Singh joined the Sacramento Kings for the 2021 NBA Summer League, helping the team win the Summer League title. He was selected by the Stockton Kings with the fifth pick of the third round of the 2021 NBA G League draft.

===New Zealand Breakers (2021–2022)===
On 10 November 2021, Singh signed with the New Zealand Breakers of the Australian National Basketball League to a two-year development player contract. He parted ways with the Breakers in January 2022 before playing in a game for the team.

=== Mumbai Stars (2023) ===
In October 2022, Singh suffered a career-threatening back injury while training in the United States. He recovered in time to play for the Mumbai Stars in the Elite Pro Basketball League in March 2023.

=== Punjab Warriors (2025) ===
Singh played for the Punjab Warriors in the 2025 INBL Pro season. In seven games, he averaged 5.3 points and 4.3 rebounds per game.

In March 2025, Singh signed with the Indian Panthers of the New Zealand NBL for the 2025 season. He never debuted, with the Panthers folding mid-season.

=== IHC Apes (2025) ===
In October 2025, Singh played six games for IHC Apes of the Mongolian League.

==National team career==
===Junior national team===
In September 2017, Singh led India to the gold medal at the SABA Under-16 Championship in Kathmandu, Nepal. He was named the tournament's MVP after scoring 20 points in a 131–50 win over Bhutan in his final game. In April 2018, Singh competed at the FIBA Under-16 Asian Championship in Foshan, China, averaging 22.7 points and 13 rebounds per game. At the 2018 FIBA Under-18 Asian Championship in Nonthaburi, Thailand, he averaged 15.5 points, 9.8 rebounds and 3.3 blocks per game as the captain of the Indian team.

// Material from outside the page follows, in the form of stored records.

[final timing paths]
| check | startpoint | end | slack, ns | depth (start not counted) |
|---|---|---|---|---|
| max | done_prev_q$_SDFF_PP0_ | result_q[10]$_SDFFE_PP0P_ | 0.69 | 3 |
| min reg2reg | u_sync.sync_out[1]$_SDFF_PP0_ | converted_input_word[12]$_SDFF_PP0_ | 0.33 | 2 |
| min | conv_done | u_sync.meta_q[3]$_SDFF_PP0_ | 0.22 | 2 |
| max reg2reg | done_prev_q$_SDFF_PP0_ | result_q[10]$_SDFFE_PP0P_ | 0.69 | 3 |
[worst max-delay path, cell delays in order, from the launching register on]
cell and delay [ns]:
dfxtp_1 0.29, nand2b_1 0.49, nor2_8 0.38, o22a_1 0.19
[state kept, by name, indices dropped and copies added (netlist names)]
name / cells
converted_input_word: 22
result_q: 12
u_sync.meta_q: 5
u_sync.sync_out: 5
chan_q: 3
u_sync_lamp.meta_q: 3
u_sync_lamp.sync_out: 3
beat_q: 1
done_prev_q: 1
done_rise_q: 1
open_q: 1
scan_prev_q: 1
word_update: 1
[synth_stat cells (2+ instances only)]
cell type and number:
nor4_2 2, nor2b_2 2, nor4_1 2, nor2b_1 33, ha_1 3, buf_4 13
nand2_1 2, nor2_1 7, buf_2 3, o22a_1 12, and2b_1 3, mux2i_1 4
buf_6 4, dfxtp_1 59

===Senior national team===
In December 2018, Singh made his debut for the Indian senior national team at the Super Kung Sheung Cup International Championship in Hong Kong. In February 2020, he was selected to represent India for Window 1 of the 2021 FIBA Asia Cup qualification stage. In his first game, on 21 February, Singh recorded three points, five rebounds and two assists in 12 minutes in a 68–67 loss to Bahrain.

==Career statistics==

===NBA G League===
====Regular season====

| Year | Team | GP | GS | MPG | FG% | 3P% | FT% | RPG | APG | SPG | BPG | PPG |
|---|---|---|---|---|---|---|---|---|---|---|---|---|
| 2020–21 | NBA G League | 4 | 0 | 6.3 | .500 | 1.000 | .500 | 1.0 | .0 | .3 | .0 | 2.3 |
| Career |  | 4 | 0 | 6.3 | .500 | 1.000 | .500 | 1.0 | .0 | .3 | .0 | 2.3 |

====Playoffs====

| Year | Team | GP | GS | MPG | FG% | 3P% | FT% | RPG | APG | SPG | BPG | PPG |
|---|---|---|---|---|---|---|---|---|---|---|---|---|
| 2020–21 | NBA G League | 1 | 0 | 2.0 | – | – | – | .0 | .0 | .0 | .0 | .0 |
| Career |  | 1 | 0 | 2.0 | – | – | – | .0 | .0 | .0 | .0 | .0 |

==Personal life==
Singh's father, Gurmej Singh, is an electrician. His father stands and his mother, Hardeep Kaur, stands .

===Endorsements===
On August 3, 2026, Singh signed with Indian agency Sports Dunk.